The current study is subjected to several limitations. First, illusion rate of the sample included was 40–60%. To further confirm the findings and accurately follow the brain modifications, researchers should expand the recruitment for large cohorts of participants. Second, mechanisms for processing the McGurk audiovisual pairings differs from that processing the natural audiovisual speech events, but the McGurk pairs were not performed in this study. Therefore, we will design more experiment for congruent and incongruent audiovisual stimuli. Third, whether fMRI signals are conductive to casual inference remain inconclusive, because the accuracy of causal modeling with fMRI data is adversely affected by limited time (Ramsey et al. 2010). Fourth, the individual connections strength is subjected to a certain variability, that is, parameters represented by their covariance matrix are uncertain, so further studies especially in clinical cohorts, might be extended to test the alterations in effective connectivity during multisensory speech perception due to pathological factors (e.g., schizophrenia) (Lu and Pan 2020), or brain lesion (e.g., aphasia) (Krason et al. 2022) by using Parametric Empirical Bayes analyses (PEB) (Bencivenga et al. 2021; Friston et al. 2016; Zeidman et al. 2019a, 2019b). Finally, the current study included non-computer-generated stimuli. In future research, a new informative approach should be employed to investigate the “bistable” support of false audiovisual speech perception induced by audiovisual integration (Thézé et al. 2020).
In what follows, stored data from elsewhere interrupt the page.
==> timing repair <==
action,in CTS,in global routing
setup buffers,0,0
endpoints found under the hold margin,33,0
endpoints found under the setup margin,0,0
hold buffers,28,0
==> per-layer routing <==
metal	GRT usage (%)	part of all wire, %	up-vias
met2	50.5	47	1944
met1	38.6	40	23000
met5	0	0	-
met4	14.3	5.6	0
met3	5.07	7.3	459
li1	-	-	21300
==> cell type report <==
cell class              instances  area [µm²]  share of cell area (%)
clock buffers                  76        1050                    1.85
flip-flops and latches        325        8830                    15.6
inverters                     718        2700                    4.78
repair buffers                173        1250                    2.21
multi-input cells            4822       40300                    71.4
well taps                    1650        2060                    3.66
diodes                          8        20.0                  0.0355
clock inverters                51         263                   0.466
## config.mk

```make
export PLATFORM = sky130hd
export DESIGN_NAME = galois_field_arith_unit_top
export DESIGN_NICKNAME = d
export VERILOG_FILES = /design/src/rtl/core/gfau_pkg.sv /design/src/rtl/core/galois_field_arith_unit_top.sv
export SDC_FILE = /design/constraint.sdc
export NUM_CORES = 1
export LEC_CHECK = 0
export ABC_AREA = 0
export BUFFER_PORTS_ARGS = -buffer_cell sky130_fd_sc_hd__buf_4
export CORE_MARGIN = 5
export CORE_UTILIZATION = 55
export DETAILED_ROUTE_END_ITERATION = 10
export GPL_ROUTABILITY_DRIVEN = 0
export GPL_TIMING_DRIVEN = 0
export PLACE_DENSITY = 0.87
export SETUP_SLACK_MARGIN = 0.02
export SYNTH_ARGS = -nofsm -noshare
export SYNTH_HDL_FRONTEND = slang
export SYNTH_SLANG_ARGS = --single-unit
```

## constraint.sdc

```tcl
create_clock -name aclk -period 5.97 [get_ports aclk]
set_clock_uncertainty 0.05 [all_clocks]
set_input_delay 1.194 -clock aclk [delete_from_list [all_inputs] [get_ports aclk]]
set_output_delay 1.194 -clock aclk [all_outputs]
set_load 0.03 [all_outputs]
```
## config.mk

```make
export PLATFORM = sky130hd
export DESIGN_NAME = inverted_page_table
export DESIGN_NICKNAME = d
export VERILOG_FILES = /design/src/rtl/core/ipt_pkg.sv /design/src/rtl/core/inverted_page_table.sv /design/src/rtl/core/ipt_ctrl.sv /design/src/rtl/core/ipt_dp.sv
export SDC_FILE = /design/constraint.sdc
export NUM_CORES = 1
export LEC_CHECK = 0
export BUFFER_PORTS_ARGS = -buffer_cell sky130_fd_sc_hd__buf_4
export CAP_MARGIN = 20
export CORE_UTILIZATION = 52
export CTS_CLUSTER_SIZE = 16
export DETAILED_ROUTE_END_ITERATION = 12
export HOLD_SLACK_MARGIN = 0.06
export PLACE_DENSITY = 0.66
export SETUP_SLACK_MARGIN = 0.02
export SLEW_MARGIN = 10
export SYNTH_ARGS = -nofsm -noshare
export SYNTH_HDL_FRONTEND = slang
export SYNTH_SLANG_ARGS = --single-unit
```

## constraint.sdc

```tcl
create_clock -name clock -period 13.3 [get_ports clock]
set_input_delay 1.33 -clock clock [delete_from_list [all_inputs] [get_ports clock]]
set_output_delay 1.33 -clock clock [all_outputs]
set_load 0.05 [all_outputs]
```
===== src/hw/rtl/rebq_pkg.sv =====
package rebq_pkg;

    localparam int CfgIndexWidth = 2;
    localparam int CfgDataWidth  = 16;

    typedef enum logic [CfgIndexWidth-1:0] {
        CFG_DEBOUNCE_TICKS   = 2'd0,
        CFG_RELAX_TICKS      = 2'd1,
        CFG_LONG_PRESS_TICKS = 2'd2
    } cfg_index_t;

    localparam logic [9:0]  DEBOUNCE_RESET   = 10'd50;
    localparam logic [9:0]  RELAX_RESET      = 10'd100;
    localparam logic [15:0] LONG_PRESS_RESET = 16'd3000;

    localparam logic [10:0] QUIET_MAX = 11'h7FF;

    // sticky event bit positions
    localparam int EV_CW     = 0;
    localparam int EV_CCW    = 1;
    localparam int EV_PUSH   = 2;
    localparam int EV_MASTER = 3;
    localparam int EV_B1     = 4;
    localparam int EV_B2     = 5;

    localparam int PEND_ROTATE = 0;
    localparam int PEND_PUSH   = 1;

    typedef enum logic [1:0] {
        STEP_NONE = 2'd0,
        STEP_CW   = 2'd1,
        STEP_CCW  = 2'd2
    } step_t;

    typedef struct packed {
        logic [1:0] enc_ab;
        logic       enc_button;
        logic       button_one;
        logic       button_two;
        logic [5:0] clear_events;
        logic       clear_pending;
    } poll_t;

    typedef struct packed {
        logic       rotated_cw;
        logic       rotated_ccw;
        logic       rotary_pushed;
        logic       long_press_reset;
        logic       button_one_pushed;
        logic       button_two_pushed;
        logic [1:0] encoder_pending;
        logic       button_one_level;
        logic       button_two_level;
    } result_t;

    // transition table indexed by {previous_ab, enc_ab}; only moves out of the 00 detent count
    function automatic step_t step_decode(input logic [3:0] idx);
        step_t s;
        case (idx)
            4'h1:    s = STEP_CCW;
            4'h2:    s = STEP_CW;
            default: s = STEP_NONE;
        endcase
        return s;
    endfunction

endpackage


===== src/hw/rtl/rebq_if.sv =====
interface rebq_poll_if;
    import rebq_pkg::*;
    logic  valid;
    logic  ready;
    poll_t data;

    modport source (output valid, output data, input ready);
    modport sink (input valid, input data, output ready);
endinterface

interface rebq_result_if;
    import rebq_pkg::*;
    logic    valid;
    logic    ready;
    result_t data;

    modport source (output valid, output data, input ready);
    modport sink (input valid, input data, output ready);
endinterface


===== src/hw/rtl/rebq_debounce.sv =====
module rebq_debounce
    import rebq_pkg::*;
(
    input  logic       clk,
    input  logic       rst_n,
    input  logic       en,
    input  logic       raw,
    input  logic [9:0] debounce_ticks,
    output logic       level_next,
    output logic       press
);

    logic        stable_reg;
    logic        last_raw_reg;
    logic [10:0] quiet_reg;
    logic [10:0] quiet_next;
    logic        take;

    always_comb
    begin
        if (raw != last_raw_reg)
        begin
            quiet_next = '0;
        end
        else if (quiet_reg < QUIET_MAX)
        begin
            quiet_next = quiet_reg + 11'd1;
        end
        else
        begin
            quiet_next = quiet_reg;
        end
        take       = (quiet_next > {1'b0, debounce_ticks}) && (raw != stable_reg);
        level_next = take ? raw : stable_reg;
        press      = take && !raw;
    end

    always_ff @(posedge clk or negedge rst_n)
    begin
        if (!rst_n)
        begin
            stable_reg   <= 1'b1;
            last_raw_reg <= 1'b1;
            quiet_reg    <= '0;
        end
        else if (en)
        begin
            stable_reg   <= level_next;
            last_raw_reg <= raw;
            quiet_reg    <= quiet_next;
        end
    end

endmodule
In summary, our study supports a new perspective on multisensory speech processing, which considers the auditory and visual information integration of pSTG and the characterization of the functional modulation of PrG. Furthermore, we demonstrate that the modulatory process in the motor cortex, as well as the audiovisual information integration in the pSTG play important roles in McGurk’s illusory behavior. Our findings unveil the dynamic interactive processes among cross-modal regions and unisensory cortices during the multisensory speech processing and particularly highlight the specific function of motor cortex in modulating the gain and salience between auditory and visual modalities.